Adaptive landscapes on trees
G.G. Simpson's phenotypic adaptive landscape provides a conceptual framework for understanding the dynamics of trait evolution on both micro and macroevolutionary scales. This framework has been formalized at microevolutionary scales in the empirically-validated framework of evolutionary quantitative genetics. Futhermore, hypotheses regarding the macroevolutionary adaptive landscape have been applied to patterns of trait diversification at macroevolutionary scales. We work to better understand when, why and how adaptive landscapes change at macroevolutionary scales, and why these shifts occur.
We have developed an approach that uses Bayesian reversible-jump MCMC to detect shifts in the macroevolutionary adaptive landscape. The method is implemented in the software package bayou, which we are continuing to develop. Besides detecting shifts in adaptive landscapes, the Bayesian approach also enables users to use informative priors for analyzing trait evolution--providing a means to connect macroevolutionary models to biologically realistic parameter estimates. Our goal is to provide a variety of tools for understanding adaptive evolution on trees that integrate data from paleontological studies, neontological time-series, estimates of selection and genetic (co)variation, performance landscapes, and phylogenetic comparative data that can be used to better understand (multivariate) trait evolution.

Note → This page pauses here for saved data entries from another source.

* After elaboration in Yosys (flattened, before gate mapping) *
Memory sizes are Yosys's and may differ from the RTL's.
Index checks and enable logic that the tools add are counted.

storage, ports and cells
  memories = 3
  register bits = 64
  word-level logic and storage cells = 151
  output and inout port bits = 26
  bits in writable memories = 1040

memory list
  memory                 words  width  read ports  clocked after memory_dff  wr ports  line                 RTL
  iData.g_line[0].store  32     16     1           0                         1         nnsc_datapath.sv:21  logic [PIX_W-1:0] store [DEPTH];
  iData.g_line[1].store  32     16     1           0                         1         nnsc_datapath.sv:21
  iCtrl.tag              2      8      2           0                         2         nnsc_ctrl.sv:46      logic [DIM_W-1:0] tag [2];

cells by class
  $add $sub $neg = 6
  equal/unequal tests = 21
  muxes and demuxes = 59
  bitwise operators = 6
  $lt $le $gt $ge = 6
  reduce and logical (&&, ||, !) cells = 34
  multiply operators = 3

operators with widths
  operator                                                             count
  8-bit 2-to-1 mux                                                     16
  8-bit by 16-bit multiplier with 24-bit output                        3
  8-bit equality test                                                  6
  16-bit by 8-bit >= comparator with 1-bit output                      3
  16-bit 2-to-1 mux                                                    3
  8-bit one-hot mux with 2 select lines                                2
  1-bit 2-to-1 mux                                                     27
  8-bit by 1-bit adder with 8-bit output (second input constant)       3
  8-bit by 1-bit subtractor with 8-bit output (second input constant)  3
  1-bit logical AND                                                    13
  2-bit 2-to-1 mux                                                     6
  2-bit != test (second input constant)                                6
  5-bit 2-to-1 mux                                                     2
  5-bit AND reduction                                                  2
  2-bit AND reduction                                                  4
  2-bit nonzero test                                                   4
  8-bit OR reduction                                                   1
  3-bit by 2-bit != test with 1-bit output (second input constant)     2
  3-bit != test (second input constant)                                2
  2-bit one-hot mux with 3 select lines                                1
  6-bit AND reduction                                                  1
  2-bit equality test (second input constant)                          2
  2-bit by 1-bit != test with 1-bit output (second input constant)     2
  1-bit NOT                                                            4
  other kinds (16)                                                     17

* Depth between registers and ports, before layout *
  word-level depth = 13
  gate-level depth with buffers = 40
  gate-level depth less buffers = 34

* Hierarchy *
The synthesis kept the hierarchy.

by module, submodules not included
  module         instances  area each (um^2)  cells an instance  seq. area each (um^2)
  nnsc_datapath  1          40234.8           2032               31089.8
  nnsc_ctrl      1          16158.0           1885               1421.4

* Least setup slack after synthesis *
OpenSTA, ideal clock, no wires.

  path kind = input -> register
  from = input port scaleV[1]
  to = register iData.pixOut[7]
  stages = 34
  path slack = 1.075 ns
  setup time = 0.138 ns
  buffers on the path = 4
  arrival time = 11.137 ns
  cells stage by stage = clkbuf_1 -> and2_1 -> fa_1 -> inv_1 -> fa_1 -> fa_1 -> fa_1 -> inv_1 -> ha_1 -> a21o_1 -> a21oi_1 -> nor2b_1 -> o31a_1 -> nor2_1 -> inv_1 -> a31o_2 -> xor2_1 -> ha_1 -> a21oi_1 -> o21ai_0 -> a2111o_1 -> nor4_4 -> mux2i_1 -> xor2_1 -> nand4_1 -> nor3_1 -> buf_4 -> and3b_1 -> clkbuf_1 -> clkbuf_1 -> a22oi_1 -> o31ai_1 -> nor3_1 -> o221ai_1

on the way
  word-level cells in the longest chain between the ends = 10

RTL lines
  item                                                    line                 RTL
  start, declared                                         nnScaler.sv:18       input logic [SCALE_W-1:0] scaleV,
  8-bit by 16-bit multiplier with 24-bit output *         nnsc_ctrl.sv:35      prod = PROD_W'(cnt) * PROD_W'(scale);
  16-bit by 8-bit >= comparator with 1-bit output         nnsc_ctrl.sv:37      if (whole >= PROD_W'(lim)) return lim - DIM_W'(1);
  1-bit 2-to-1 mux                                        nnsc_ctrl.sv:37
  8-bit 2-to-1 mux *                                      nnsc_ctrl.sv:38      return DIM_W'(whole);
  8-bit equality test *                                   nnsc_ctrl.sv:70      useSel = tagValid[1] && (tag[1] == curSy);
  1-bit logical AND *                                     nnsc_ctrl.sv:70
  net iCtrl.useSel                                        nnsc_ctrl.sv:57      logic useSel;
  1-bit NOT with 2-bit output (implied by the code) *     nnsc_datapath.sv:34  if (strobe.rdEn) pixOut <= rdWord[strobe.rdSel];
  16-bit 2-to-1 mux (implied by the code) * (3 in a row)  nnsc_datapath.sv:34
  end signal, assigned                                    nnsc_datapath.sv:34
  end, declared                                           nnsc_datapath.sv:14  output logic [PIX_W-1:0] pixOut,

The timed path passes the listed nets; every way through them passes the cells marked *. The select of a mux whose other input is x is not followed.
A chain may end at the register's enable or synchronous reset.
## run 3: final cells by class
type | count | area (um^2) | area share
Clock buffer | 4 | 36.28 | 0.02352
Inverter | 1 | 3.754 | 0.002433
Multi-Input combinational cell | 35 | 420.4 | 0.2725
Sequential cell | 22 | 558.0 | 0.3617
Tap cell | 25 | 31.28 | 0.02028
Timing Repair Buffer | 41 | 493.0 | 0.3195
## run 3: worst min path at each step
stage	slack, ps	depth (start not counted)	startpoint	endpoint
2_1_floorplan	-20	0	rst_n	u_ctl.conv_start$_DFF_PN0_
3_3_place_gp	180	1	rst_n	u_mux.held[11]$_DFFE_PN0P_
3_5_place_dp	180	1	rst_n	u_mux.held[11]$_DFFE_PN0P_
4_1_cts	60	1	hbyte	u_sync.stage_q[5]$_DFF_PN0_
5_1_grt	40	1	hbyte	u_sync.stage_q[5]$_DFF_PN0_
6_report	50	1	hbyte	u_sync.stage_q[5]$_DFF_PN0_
$ cat config.mk
export PLATFORM = sky130hd
export DESIGN_NAME = regfile_bank_mapper
export DESIGN_NICKNAME = d
export VERILOG_FILES = /design/src/rtl/rbm_pkg.sv /design/src/rtl/rbm_addr_sel.sv /design/src/rtl/rbm_region_dec.sv /design/src/rtl/rbm_ctl_regs.sv /design/src/rtl/rbm_store.sv /design/src/rtl/regfile_bank_mapper.sv
export SDC_FILE = /design/constraint.sdc
export NUM_CORES = 2
export LEC_CHECK = 0
export BUFFER_PORTS_ARGS = -buffer_cell sky130_fd_sc_hd__buf_2
export CAP_MARGIN = 10
export CORE_AREA = 2 2 617 619
export DETAILED_ROUTE_END_ITERATION = 12
export DIE_AREA = 0 0 619 621
export HOLD_SLACK_MARGIN = 0.15
export PLACE_DENSITY = 0.57
export SLEW_MARGIN = 25
export SYNTH_ARGS = -nofsm -noshare
export SYNTH_HDL_FRONTEND = slang
export SYNTH_SLANG_ARGS = --single-unit
$ cat constraint.sdc
create_clock -name clk -period 5.1 [get_ports clk]
set_input_delay 0.255 -clock clk [delete_from_list [all_inputs] [get_ports clk]]
set_output_delay 0.255 -clock clk [all_outputs]
set_load 0.1 [all_outputs]
$ cat src/rtl/rbm_pkg.sv
package rbm_pkg;
   typedef enum logic [1:0] {
      AM_DIRECT = 2'b00,
      AM_LOWOP  = 2'b01,
      AM_PTR0   = 2'b10,
      AM_PTR1   = 2'b11
   } acc_mode_e;

   typedef enum logic [2:0] {
      RG_CTL,
      RG_PTR0,
      RG_PTR1,
      RG_FLAT,
      RG_PERI,
      RG_RAM
   } region_e;
endpackage

$ cat src/rtl/rbm_addr_sel.sv
module rbm_addr_sel #(
   parameter int AW       = 8,
   parameter int LOWOP_W  = 5
) (
   input  logic [1:0]    mode,
   input  logic [AW-1:0] op_addr,
   input  logic [AW-1:0] ptr0,
   input  logic [AW-1:0] ptr1,
   output logic [AW-1:0] eff_addr
);
   import rbm_pkg::*;

   acc_mode_e m;
   assign m = acc_mode_e'(mode);

   always_comb begin
      unique case (m)
         AM_DIRECT: eff_addr = op_addr;
         AM_LOWOP:  eff_addr = AW'(op_addr[LOWOP_W-1:0]);
         AM_PTR0:   eff_addr = ptr0;
         default:   eff_addr = ptr1;
      endcase
   end
endmodule
`config.mk`:
```
export PLATFORM = sky130hd
export DESIGN_NAME = mle_tx
export DESIGN_NICKNAME = d
export VERILOG_FILES = /design/src/rtl/mle_pkg.sv /design/src/rtl/mle_seq.sv /design/src/rtl/mle_drive.sv /design/src/rtl/mle_tx.sv
export SDC_FILE = /design/constraint.sdc
export NUM_CORES = 1
export LEC_CHECK = 0
export ABC_AREA = 1
export ABC_CLOCK_PERIOD_IN_PS = 1850
export BUFFER_PORTS_ARGS = -buffer_cell sky130_fd_sc_hd__buf_2
export CAP_MARGIN = 25
export CORE_AREA = 3 3 40 42
export CTS_CLUSTER_DIAMETER = 200
export DETAILED_ROUTE_END_ITERATION = 7
export DIE_AREA = 0 0 43 45
export PLACE_DENSITY_LB_ADDON = 0.12
export SYNTH_ARGS = -nofsm -noshare
export SYNTH_HDL_FRONTEND = slang
export SYNTH_SLANG_ARGS = --single-unit
```
`constraint.sdc`:
```
create_clock -name clk -period 1.85 [get_ports clk]
set_input_delay 0.185 -clock clk [delete_from_list [all_inputs] [get_ports clk]]
set_output_delay 0.185 -clock clk [all_outputs]
set_load 0.02 [all_outputs]
```
`src/rtl/mle_pkg.sv`:
```
package mle_pkg;
  typedef enum logic [1:0] {
    ST_IDLE = 2'd0,
    ST_CELL = 2'd1,
    ST_TAIL = 2'd2
  } mle_state_e;

  localparam logic LVL_HIGH = 1'b1;
endpackage

```
`src/rtl/mle_seq.sv`:
```
module mle_seq
  import mle_pkg::*;
#(
  parameter int TAIL_HALVES = 2
) (
  input  logic       clk,
  input  logic       rst,
  input  logic       tx_valid,
  input  logic       tx_data,
  output logic       tx_ready,
  output logic       line_lvl,
  output logic       line_idle,
  output mle_state_e state_o,
  output logic       phase_o
);
  localparam int CW = (TAIL_HALVES < 2) ? 1 : $clog2(TAIL_HALVES);
  localparam logic [CW-1:0] CNT_LAST = CW'(TAIL_HALVES - 1);

  mle_state_e    st_q;
  logic          ph_q;
  logic          bit_q;
  logic [CW-1:0] cnt_q;
  logic          take;

  assign tx_ready = (st_q == ST_IDLE) || (st_q == ST_CELL && ph_q);
  assign take     = tx_ready && tx_valid;

  always_ff @(posedge clk) begin
    if (rst) begin
      st_q  <= ST_IDLE;
      ph_q  <= 1'b0;
      bit_q <= 1'b0;
      cnt_q <= '0;
    end else begin
      case (st_q)
        ST_IDLE: begin
          if (take) begin
            st_q  <= ST_CELL;
            ph_q  <= 1'b0;
            bit_q <= tx_data;
          end
        end
        ST_CELL: begin
          if (!ph_q) begin
            ph_q <= 1'b1;
          end else if (take) begin
            ph_q  <= 1'b0;
            bit_q <= tx_data;
          end else begin
            st_q  <= ST_TAIL;
            ph_q  <= 1'b0;
            cnt_q <= '0;
          end
        end
        ST_TAIL: begin
          if (cnt_q == CNT_LAST) st_q <= ST_IDLE;
          else                   cnt_q <= cnt_q + 1'b1;
        end
        default: st_q <= ST_IDLE;
      endcase
    end
  end

  always_comb begin
    line_idle = (st_q == ST_IDLE);
    case (st_q)
      ST_CELL: line_lvl = ph_q ? bit_q : ~bit_q;
      default: line_lvl = LVL_HIGH;
    endcase
  end

  assign state_o = st_q;
  assign phase_o = ph_q;
endmodule

```
`src/rtl/mle_drive.sv`:
```
module mle_drive (
  input  logic clk,
  input  logic rst,
  input  logic line_lvl,
  input  logic line_idle,
  input  logic idle_eq,
  input  logic loop_en,
  output logic tx_p,
  output logic tx_n,
  output logic enc_o
);
  logic hold_idle;
  assign hold_idle = line_idle || loop_en;

  always_ff @(posedge clk) begin
    if (rst) begin
      enc_o <= 1'b1;
      tx_p  <= ~idle_eq;
      tx_n  <= 1'b0;
    end else begin
      enc_o <= line_idle ? 1'b1 : line_lvl;
      if (hold_idle) begin
        tx_p <= ~idle_eq;
        tx_n <= 1'b0;
      end else begin
        tx_p <= line_lvl;
        tx_n <= ~line_lvl;
      end
    end
  end
endmodule

```
`src/rtl/mle_tx.sv`:
```
module mle_tx
  import mle_pkg::*;
#(
  parameter int TAIL_HALVES = 2
) (
  input  logic clk,
  input  logic rst,
  input  logic tx_valid,
  input  logic tx_data,
  output logic tx_ready,
  input  logic idle_eq,
  input  logic loop_en,
  output logic tx_p,
  output logic tx_n,
  output logic enc_o
);
  logic       lvl_w;
  logic       idle_w;
  mle_state_e st_w;
  logic       ph_w;

  mle_seq #(.TAIL_HALVES(TAIL_HALVES)) u_seq (
    .clk      (clk),
    .rst      (rst),
    .tx_valid (tx_valid),
    .tx_data  (tx_data),
    .tx_ready (tx_ready),
    .line_lvl (lvl_w),
    .line_idle(idle_w),
    .state_o  (st_w),
    .phase_o  (ph_w)
  );

  mle_drive u_drive (
    .clk      (clk),
    .rst      (rst),
    .line_lvl (lvl_w),
    .line_idle(idle_w),
    .idle_eq  (idle_eq),
    .loop_en  (loop_en),
    .tx_p     (tx_p),
    .tx_n     (tx_n),
    .enc_o    (enc_o)
  );
endmodule

```
==> results.sh <==
export IMPL_outcome="complete, no violations"
export IMPL_timing_rr_end="u_seq.cnt_q"
export IMPL_grt_max_degree=7
export IMPL_ys_seq_area_frac=0.496
export IMPL_grt_antenna_before_repair=0
export IMPL_synth_distinct_cells=13
export IMPL_post_cts_resized=0
export IMPL_post_place_ws_ns=0.864
export IMPL_cellLeakagePower_uw=0.000190
export IMPL_syn_nets=48
export IMPL_grt_pass1_vias=272
export IMPL_grt_setup_unrepaired="false"
export IMPL_min_from="rst"
export IMPL_hold_viol=0
export IMPL_die_w_um=43
export IMPL_arrival_ns=1.07
export IMPL_post_route_drc_count=0
export IMPL_vias=283
export IMPL_cts_root_buf="clkbuf_4"
export IMPL_hold_end="u_seq.cnt_q"
export IMPL_required_ns=1.66
export IMPL_postLayoutSetupSlackWorst_ns=0.597
export IMPL_numClockSinks=8
export IMPL_post_route_min_period_ns=1.25
export IMPL_die_h_um=45
export IMPL_crit_type="reg2out"
export IMPL_rr_worst_depth=5
export IMPL_slew_violations=0
export IMPL_syn_inst=42
export IMPL_crit_path_end_kind="output port"
export IMPL_holdBufCountCts=0
export IMPL_path_max_fanout=5
export IMPL_grt_first_pass_wirelength_mm=1.04
export IMPL_finalNetCount=62
export IMPL_start_util=0.251
export IMPL_post_cts_buffers=0
export IMPL_syn_cell_area_um2=323
export IMPL_synth_warnings=0
export IMPL_num_rows=13
export IMPL_drive_gt1_frac=0.296
export IMPL_hold_depth=2
export IMPL_grt_use_total=0.0794
export IMPL_portBuffers=9
export IMPL_finalSetupViolCount=0
export IMPL_clock_latency_ns=0.25
export IMPL_grt_overflow_total=0
export IMPL_ios=10
export IMPL_die_area_mm2=0.00194
export IMPL_core_area_mm2=0.00128
export IMPL_place_congestion=0.758
export IMPL_post_drt_wl_per_cell_um=8.35
export IMPL_tritoncts="yes"
export IMPL_antennaDiodeCount=0
export IMPL_ant_nets=0
export IMPL_drtIter0Drc=1
export IMPL_fin_setup_tns_ns=0
export IMPL_cts_buffers=3
export IMPL_path_clk_slew_ns=0.05
export IMPL_syn_area_per_cell_um2=7.69
export IMPL_tightest_slew_ns=0.193
export IMPL_vdd_drop_max_v=0.000298
export IMPL_reg2reg_from="u_seq.state_o[0]"
export IMPL_dp_hpwl_um=451
export IMPL_firstDrtPassIters=2
export IMPL_wl_um=576
export IMPL_area_delta_synth_final_pct=26.7
export IMPL_drv_cap=0
export IMPL_clockBufferDepth=2
export IMPL_reg2reg_setup_slack_ns=0.86
export IMPL_ys_seq_elements=8
export IMPL_finalHoldWorstSlack_ns=0.174
export IMPL_min_path_type="in2reg"
export IMPL_avgViaCountPerCell=4.10
export IMPL_max_slew_margin_rel=0.871
export IMPL_cp_start_kind="register"
export IMPL_max_freq_mhz=798
export IMPL_powerDensity_mw_per_mm2=908
export IMPL_fin_worst_skew_ns=0.000271
export IMPL_post_route_period_util=0.677
export IMPL_h_tree_depth=1
**config.mk**
```make
export PLATFORM = sky130hd
export DESIGN_NAME = xonxoff_flow_ctrl
export DESIGN_NICKNAME = d
export VERILOG_FILES = /design/src/rtl/swfc_pkg.sv /design/src/rtl/swfc_pause_ctrl.sv /design/src/rtl/swfc_tx_mux.sv /design/src/rtl/swfc_rx_path.sv /design/src/rtl/xonxoff_flow_ctrl.sv
export SDC_FILE = /design/constraint.sdc
export NUM_CORES = 1
export LEC_CHECK = 0
export ABC_AREA = 0
export CORE_AREA = 4 4 41 43
export DETAILED_ROUTE_END_ITERATION = 12
export DIE_AREA = 0 0 45 47
export PLACE_DENSITY = 0.77
export SLEW_MARGIN = 15
export SYNTH_ARGS = -nofsm -noshare
export SYNTH_HDL_FRONTEND = slang
export SYNTH_SLANG_ARGS = --single-unit
```
**constraint.sdc**
```tcl
create_clock -name clk -period 4.6 [get_ports clk]
set_clock_uncertainty 0.2 [all_clocks]
set_input_delay 1.15 -clock clk [delete_from_list [all_inputs] [get_ports clk]]
set_output_delay 1.15 -clock clk [all_outputs]
set_load 0.005 [all_outputs]
```
**src/rtl/swfc_pkg.sv**
```systemverilog
package swfc_pkg;

    typedef enum logic [1:0] {
        SEL_USER = 2'd0,
        SEL_XON  = 2'd1,
        SEL_XOFF = 2'd2
    } tx_sel_e;

    typedef struct packed {
        logic want_xoff;
        logic want_xon;
    } ctl_req_t;

    // round(0.75 * 2^n), halves up
    function automatic int pause_level(input int n);
        return (3 * (1 << n) + 2) / 4;
    endfunction

    // round(2^n / 16), halves up
    function automatic int resume_level(input int n);
        return ((1 << n) + 8) / 16;
    endfunction

endpackage

```
**src/rtl/swfc_pause_ctrl.sv**
```systemverilog
module swfc_pause_ctrl
    import swfc_pkg::*;
#(
    parameter int FILL_BITS = 4
) (
    input  logic                 clk,
    input  logic                 rst,
    input  logic                 ser_ready,
    input  logic [FILL_BITS-1:0] fill,
    output ctl_req_t             req,
    output logic                 paused
);
    localparam logic [FILL_BITS-1:0] HI_LVL = FILL_BITS'(pause_level(FILL_BITS));
    localparam logic [FILL_BITS-1:0] LO_LVL = FILL_BITS'(resume_level(FILL_BITS));

    logic above_hi;
    logic at_lo;
    logic paused_q;

    assign above_hi = (fill >= HI_LVL);
    assign at_lo    = (fill == LO_LVL);

    always_ff @(posedge clk) begin
        if (rst) begin
            paused_q <= 1'b1;
        end else if (ser_ready && above_hi) begin
            paused_q <= 1'b1;
        end else if (ser_ready && at_lo) begin
            paused_q <= 1'b0;
        end
    end

    always_comb begin
        req.want_xoff = above_hi && !paused_q;
        req.want_xon  = at_lo && paused_q;
    end

    assign paused = paused_q;

endmodule

```
**src/rtl/swfc_tx_mux.sv**
```systemverilog
module swfc_tx_mux
    import swfc_pkg::*;
#(
    parameter logic [7:0] XON_CODE  = 8'h11,
    parameter logic [7:0] XOFF_CODE = 8'h13
) (
    input  ctl_req_t    req,
    input  logic        tb_valid,
    input  logic [7:0]  tb_data,
    input  logic        ser_ready,
    output logic        ser_stb,
    output logic [7:0]  ser_data,
    output logic        tb_got
);
    tx_sel_e sel;
    logic    user_is_ctl;
    logic    want_send;

    always_comb begin
        if (req.want_xoff) begin
            sel = SEL_XOFF;
        end else if (req.want_xon) begin
            sel = SEL_XON;
        end else begin
            sel = SEL_USER;
        end
    end

    assign user_is_ctl = (tb_data == XON_CODE) || (tb_data == XOFF_CODE);

    always_comb begin
        case (sel)
            SEL_XOFF: begin
                ser_data  = XOFF_CODE;
                want_send = 1'b1;
            end
            SEL_XON: begin
                ser_data  = XON_CODE;
                want_send = 1'b1;
            end
            default: begin
                ser_data  = tb_data;
                want_send = tb_valid && !user_is_ctl;
            end
        endcase
    end

    assign ser_stb = want_send && ser_ready;
    assign tb_got  = (sel == SEL_USER) && tb_valid && ser_ready;

endmodule

```
**src/rtl/swfc_rx_path.sv**
```systemverilog
module swfc_rx_path (
    input  logic       clk,
    input  logic       rst,
    input  logic       des_stb,
    input  logic [7:0] des_data,
    input  logic       rb_full,
    output logic       rb_put,
    output logic [7:0] rb_data,
    output logic       overflow
);
    logic ovf_q;

    assign rb_put  = des_stb && !rb_full;
    assign rb_data = des_data;

    always_ff @(posedge clk) begin
        if (rst) begin
            ovf_q <= 1'b0;
        end else if (des_stb && rb_full) begin
            ovf_q <= 1'b1;
        end
    end

    assign overflow = ovf_q;

endmodule

```
**src/rtl/xonxoff_flow_ctrl.sv**
```systemverilog
module xonxoff_flow_ctrl
    import swfc_pkg::*;
#(
    parameter int         FILL_BITS = 4,
    parameter logic [7:0] XON_CODE  = 8'h11,
    parameter logic [7:0] XOFF_CODE = 8'h13
) (
    input  logic                 clk,
    input  logic                 rst,
    input  logic                 tb_valid,
    input  logic [7:0]           tb_data,
    output logic                 tb_got,
    output logic                 ser_stb,
    output logic [7:0]           ser_data,
    input  logic                 ser_ready,
    input  logic                 des_stb,
    input  logic [7:0]           des_data,
    output logic                 rb_put,
    output logic [7:0]           rb_data,
    input  logic                 rb_full,
    input  logic [FILL_BITS-1:0] rb_fill,
    output logic                 rx_overflow
);
    // thresholds must be distinct and non-zero
    if (FILL_BITS < 3) begin : g_bad_fill_bits
        $error("xonxoff_flow_ctrl: FILL_BITS must be at least 3");
    end

    ctl_req_t ctl_req;
    logic     paused_q;

    swfc_pause_ctrl #(
        .FILL_BITS (FILL_BITS)
    ) u_pause (
        .clk       (clk),
        .rst       (rst),
        .ser_ready (ser_ready),
        .fill      (rb_fill),
        .req       (ctl_req),
        .paused    (paused_q)
    );

    swfc_tx_mux #(
        .XON_CODE  (XON_CODE),
        .XOFF_CODE (XOFF_CODE)
    ) u_txmux (
        .req       (ctl_req),
        .tb_valid  (tb_valid),
        .tb_data   (tb_data),
        .ser_ready (ser_ready),
        .ser_stb   (ser_stb),
        .ser_data  (ser_data),
        .tb_got    (tb_got)
    );

    swfc_rx_path u_rx (
        .clk      (clk),
        .rst      (rst),
        .des_stb  (des_stb),
        .des_data (des_data),
        .rb_full  (rb_full),
        .rb_put   (rb_put),
        .rb_data  (rb_data),
        .overflow (rx_overflow)
    );

endmodule

```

Recently, we have further expanded bayou to detect shifts in allometric scaling relationships. The relationship between body size and metabolism, for example, is a well-studied relationship that is central to the Metabolic Theory of Ecology. We develop an approach that can test for the universality of the slope and intercept of allometric scaling relationships without specifying a priori the location of shifts. This enables us to understand when, where and (potentially) why shifts in allometries occur. We can then use Bayesian model selection to determine if ecological or life history predictors can explain away clade-level shifts, providing insight into the potential causes of changing scaling relationships. Our goal is to understand how changes in the environment and traits of organisms have resulted in fundamental changes in the flow of energy through organisms over the course of evolutionary history.
Many phenotypic traits of interest are only available in discrete character codings, which present a challenge for comparative biologists as they contain less information than continuous traits. My lab seeks to build tools that can find common patterns of divergence and diversification between discrete characters. In a recent study, we showed concerted evidence across traits for shifts in evolutionary rates that roughly align with the timing of the Great and Neoproterozoic oxygenation events in the history of cyanobacteria. We are working to further address the challenge of detecting and understanding the consequences of shared dynamics between discrete traits, in particular by leveraging the information found in phenotypic ontologies.
Quantitative Genetic Models
In addition to taking a top-down approach through phylogenetic comparative methods, Quantitative genetic theory provides a "bottom-up" approach for understanding connecting trait evolutionary models to make macroevolutionary predictions. Understanding how genetic (co)variation, selection and heterogenous adaptive landscapes lead to macroevolutionary consequences such as speciation and trait evolution are crucial questions for understanding when and why traits evolve, and when they do not.